Trump – the Republican Party’s front-runner for the presidential nomination – and a prominent faction of his party are increasingly questioning support for Ukraine, making it another contentious battleground in America’s polarized politics. Meanwhile, what the superpower clearly highlights is the sense of unity and national identity that Ukrainians have developed under the threat of an external enemy.

Penn visits Ukrainian Armed Forces positions near the front lines in the Donetsk region. Photo: AP

As a result, Penn saw his own country with new eyes. “It was like breathing in a different kind of air. I knew we had problems and divisions and that America’s fragile purpose was in grave danger. BB King said he once had to play an A chord for half an hour before he heard it. This was the first time I realized how much we need this unity, this feeling.”
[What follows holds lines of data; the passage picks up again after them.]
File: run.sh
#!/bin/bash
# OpenROAD 26Q1-2900-gdf79404cd8, Yosys 0.63+post, stock flow scripts
make -C /OpenROAD-flow-scripts/flow DESIGN_CONFIG=/design/flow/config.mk WORK_HOME=/design/flow/orfs finish
File: config.mk
export PLATFORM = sky130hd
export DESIGN_NAME = noiseFilter
export DESIGN_NICKNAME = noiseFilter
export VERILOG_FILES = /design/flow/design.v
export SDC_FILE = /design/flow/constraint.sdc
export NUM_CORES = 4
export LEC_CHECK = 1
export CORE_UTILIZATION = 30
File: constraint.sdc
current_design noiseFilter

set clk_period 4.0
set clk_io_pct 0.2

create_clock -name clk0 -period $clk_period [get_ports {clk}]

set non_clock_inputs [all_inputs -no_clocks]
set_input_delay [expr $clk_period * $clk_io_pct] -clock clk0 $non_clock_inputs
set_output_delay [expr $clk_period * $clk_io_pct] -clock clk0 [all_outputs]
File: design.v
`timescale 1ns / 1ps
module noiseFilter #(
    parameter 
        HALF_KEY_LENGTH = 16
    ) (
        input clk,
        input rst,
        input [(16*HALF_KEY_LENGTH)-1 : 0] in,
        output reg [HALF_KEY_LENGTH-1 : 0] out,
        output reg ready
    );
    reg [HALF_KEY_LENGTH-1 : 0] validRegions;
    reg [(5*HALF_KEY_LENGTH)-1 : 0] quantized;
    reg [2:0] state, next_state;
    localparam STATE_OFF = 3'd0;
    localparam STATE_QUANTIZE = 3'd1;
    localparam STATE_MARK_VALID = 3'd2;
    localparam STATE_FINAL = 3'd3;
    localparam STATE_READY = 3'd4;
    localparam EXCLUSION_ZONE_WIDTH = 4;
    localparam integer HALF_EXCLUSION_ZONE_WIDTH = EXCLUSION_ZONE_WIDTH * 0.5;
    integer i;
    always @(posedge clk) begin
        if (!rst) begin
            state <= STATE_OFF;
        end
        else begin
            state <= next_state;
        end
    end
    always @(*) begin
        next_state = state;
        case (state)
            STATE_OFF: begin
                next_state = STATE_QUANTIZE;
            end
            STATE_QUANTIZE: begin
                next_state = STATE_MARK_VALID;
            end
            STATE_MARK_VALID: begin
                next_state = STATE_FINAL;
            end
            STATE_FINAL: begin
                next_state = STATE_READY;
            end
            STATE_READY: begin
                next_state = STATE_READY;
            end
            default: begin
                next_state = STATE_QUANTIZE;
            end
        endcase
    end
    always @(*) begin
        case (state)
            STATE_OFF: begin
                quantized = 0;
                validRegions = 0;
                out = 0;
                ready = 0;
            end
            STATE_QUANTIZE: begin
                for (i=0; i<HALF_KEY_LENGTH; i=i+1) begin
                    quantized[(i*5) +: 5] = in[(i*16)+0] + in[(i*16)+1] + in[(i*16)+2] + in[(i*16)+3] + in[(i*16)+4]
                                                   + in[(i*16)+5] + in[(i*16)+6] + in[(i*16)+7] + in[(i*16)+8] + in[(i*16)+9]
                                                   + in[(i*16)+10] + in[(i*16)+11] + in[(i*16)+12] + in[(i*16)+13] + in[(i*16)+14]
                                                   + in[(i*16)+15];
                end
                validRegions = 0;
                out = 0;
                ready = 0;
            end
            STATE_MARK_VALID: begin
                quantized = quantized;
                for (i=0; i<HALF_KEY_LENGTH; i=i+1) begin
                    if ( (quantized[(i*5) +: 5] < 8-(HALF_EXCLUSION_ZONE_WIDTH-1)) || (quantized[(i*5) +: 5] > 8+(HALF_EXCLUSION_ZONE_WIDTH-1)) ) begin
                       validRegions[i] = 1'b1; 
                    end
                    else begin
                       validRegions[i] = 1'b0; 
                    end
                    if ( quantized[(i*5) +: 5] < 8 ) begin
                       out[i] = 1'b0; 
                    end
                    else begin
                       out[i] = 1'b1; 
                    end
                end
                ready = 0;
            end
            STATE_FINAL: begin
                quantized = quantized;
                validRegions = validRegions;
                out = out & validRegions;
                ready = 0;
            end
            STATE_READY: begin
                quantized = quantized;
                validRegions = validRegions;
                out = out;
                ready = 1'b1;
            end
            default: begin
                quantized = 0;
                validRegions = 0;
                out = 0;
                ready = 0;
            end
        endcase
    end
endmodule
==> impl_metrics.ini <==
; flow metrics
[outcome]
status = finished, final reports clean

[worst_setup_path]
crit_family = flip-flops
startpoint = state[1]
crit_slowest_cell = dfxtp_1
rr_worst_depth = 3
crit_fanout = 19
cpPeakStageDelay_ns = 0.77
worstSetupPathType = flip-flop to primary output
r2r_start = state[1]
crit_required_ns = 3.20
r2r_end = state[1]
reg2reg_slack_ns = 2.80
crit_chain = clkdlybuf4s50_1
start_kind = flip-flop
arrival_ns = 1.62
cp-end-kind = primary output
crit_buf_inv = 1

[synthesis]
synth_cell_types = 25
ys_sh_simple_pct = 9.882
ys_warn_count = 18
synthCells = 1049
ys_cells = 1049
async_reset_ff_share_pct = 0
ys_chip_area_um2 = 9294
yosys.area_share.aoi_pct = 6.031
logic_family = adder cells
fa_ha_area_share_pct = 45.23
ys_ff = 117
synth.area.mux_share_pct = 1.723
ys_sh_xor_pct = 1.508
edf_count = 0
syn-cell-area_um2 = 9294
synthFlopType = dlxtn_1
syn_area_per_cell_um2 = 8.860

[placed_design]
place_inst = 1710
preCtsSetupSlack_ns = 1.773
gp_congestion = 0.7859
portBuffers = 274
dpl.hpwl_mm = 14.81

[timing]
finalWorstSetupSlack_ns = 1.578
worst_pin_slew_ns = 0.7147
timing.final.crit_period_ns = 2.422
untimed_endpoints = 128
finClkSkew_ns = 0.002494
period_used_pct = 60.55
slew-limit-headroom_pct = 52.29
final-setup-viol-count = 0
tns_ns = 0
fmax_mhz = 412.9
rsz0062_at_grt = false
drv_slew = 0
unclocked_pins = 112
final-hold-violation-count = 0

[floorplanning]
num_rows = 64
die_width_um = 178.0
core-area_um2 = 30510
initCoreUtil_pct = 30.46
die_area_um2 = 31690
io_pins = 275
die_y_um = 178.0

[clock_tree]
clk_pin_slew_ns = 0.03
clockBufferDepth = 2
ctsResizeCount = 0
cts_tree = done
cts_made_buffers = 3
cts.htree.levels = 1
post_cts_buffers = 0
cts_hold_buffers = 0
clk_latency_ns = 0.22
root_buffer = clkbuf_16

[hold_path]
min_from = state[0]
whs_endpoint = state[3]
hold_class = flip-flop to flip-flop
hold-path-cell-count = 1

[grt]
busiest_layer = met2
met1_usage_pct = 15.84
grt_max_degree = 81
antenna_found_initial = 0
grt_pass1_wl_mm = 28.37
grt_overflow_total = 0
grt_pass1_vias = 6716
met3_usage_pct = 0.9126
grt.met2_usage_pct = 20.06
track_usage_pct = 11.16

[layout]
fin_cells = 1714
layout_top_cell = inv_1
syn_to_final_growth_pct = 35.18
layout_top_cells = inv_1 (385), clkdlybuf4s50_1 (274), fa_1 (160), dlxtn_1 (96), ha_1 (80)
drive_above_1_share_pct = 0.9105

[drt]
viasPerCell = 3.904
totalWireLength_mm = 16.36
drc = 0
drt_first_pass_iters = 4
antenna_cells = 0
wl_per_cell_um = 9.546
vias = 6692
drtAntennaViolNets = 0
drt_iter0_markers = 132

[run]
max_cap_viol_count = 0
warnings = 25

[pwr]
leakage_uw = 0.006759
ir_drop_uv = 115.5
powerDensity_nw_per_um2 = 266.3
power breakdown:
part           switching [uW]  internal, uW  total, uW
sequential               33.1           223        256
combinational            1430          1500       2930
clock                    30.1           132        162
metrics by stage:
stage	area [um2]	power [uW]	hold WS [ns]	util, %
after global placement	12480	3253	0.4201	40.92
after global routing	12560	3975	0.4533	41.18
after detailed placement	12480	3253	0.4218	40.92
after floorplan	9294	2540	0.4118	-
after CTS	12560	3440	0.4433	41.18
final	12560	3345	0.4412	41.18
cell usage after synthesis, types with 31 or more instances:
cell type | number | share of area, %
nor2_1 | 34 | 1.4
and2_1 | 51 | 3.4
a21oi_1 | 48 | 2.6
fa_1 | 160 | 34
inv_1 | 385 | 16
ha_1 | 80 | 11
nand2_1 | 31 | 1.3
dlxtn_1 | 96 | 15
per-layer routing:
| layer | share of wire (%) | up-vias |
|---|---|---|
| met2 | 50 | 123 |
| li1 | - | 3544 |
| met3 | 4.7 | 2 |
| met4 | 0.24 | 0 |
| met5 | 0 | - |
| met1 | 45 | 3023 |
state kept, by name (all words and copies together), names as in the netlist:
signal and count:
quantized 80, out 16, validRegions 16, state 5
area by class of cell:
class / count / area (um2)
clock buffer: 4 / 78.83
fill: 2926 / 17950
sequential: 117 / 1784
timing repair buffer: 278 / 2773
multi-input combinational: 534 / 5987
inverter: 385 / 1445
tap: 396 / 495.5
kinds of logic (layout without fill, tap and decap cells):
family / count (synthesis) / in the layout
fa+ha+maj: 240 / 240
latches: 112 / 112
mux: 16 / 16
buf+inv: 398 / 667
simple gates: 166 / 166
flops: 5 / 5
compound gates: 96 / 96
xor+xnor: 16 / 16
He complains: “We don’t love each other in this country. We don’t like each other in this country. We are nasty to each other. We fear each other and trade courage for cowardice, without realizing that in doing so we are also giving away something that we all need: that we are social animals and want community.

“The data is all over the world: where longevity exists, there also exists community. We experience it ourselves. We know that the times in our lives when we are happy are because there is a moment of community, whether micro or macro.

“With all the horror of 9/11, something felt good, didn’t it? Because we didn’t question each other. We knew what we had in common and that connected us.

Penn flies a large U.S. and a large Ukrainian flag at his home in Malibu, California. “I’m a big supporter of the idea that we start waving our flags again, even if we’re on the left, and we’re not worried about our neighbors thinking we’re suddenly a MAGA hawk – which some are “My friends blame me.”

Ukrainian flags are less visible in the US these days. Attention spans are short and polls show dwindling support for the war effort. Zelenskiy heads to Washington this week to test his star power against the fragility of the moment. Before last Thursday’s screening, Penn confessed to the audience: “As a filmmaker, I would say that you’re always worried that the projector is going to break somehow. I hope that doesn’t happen.”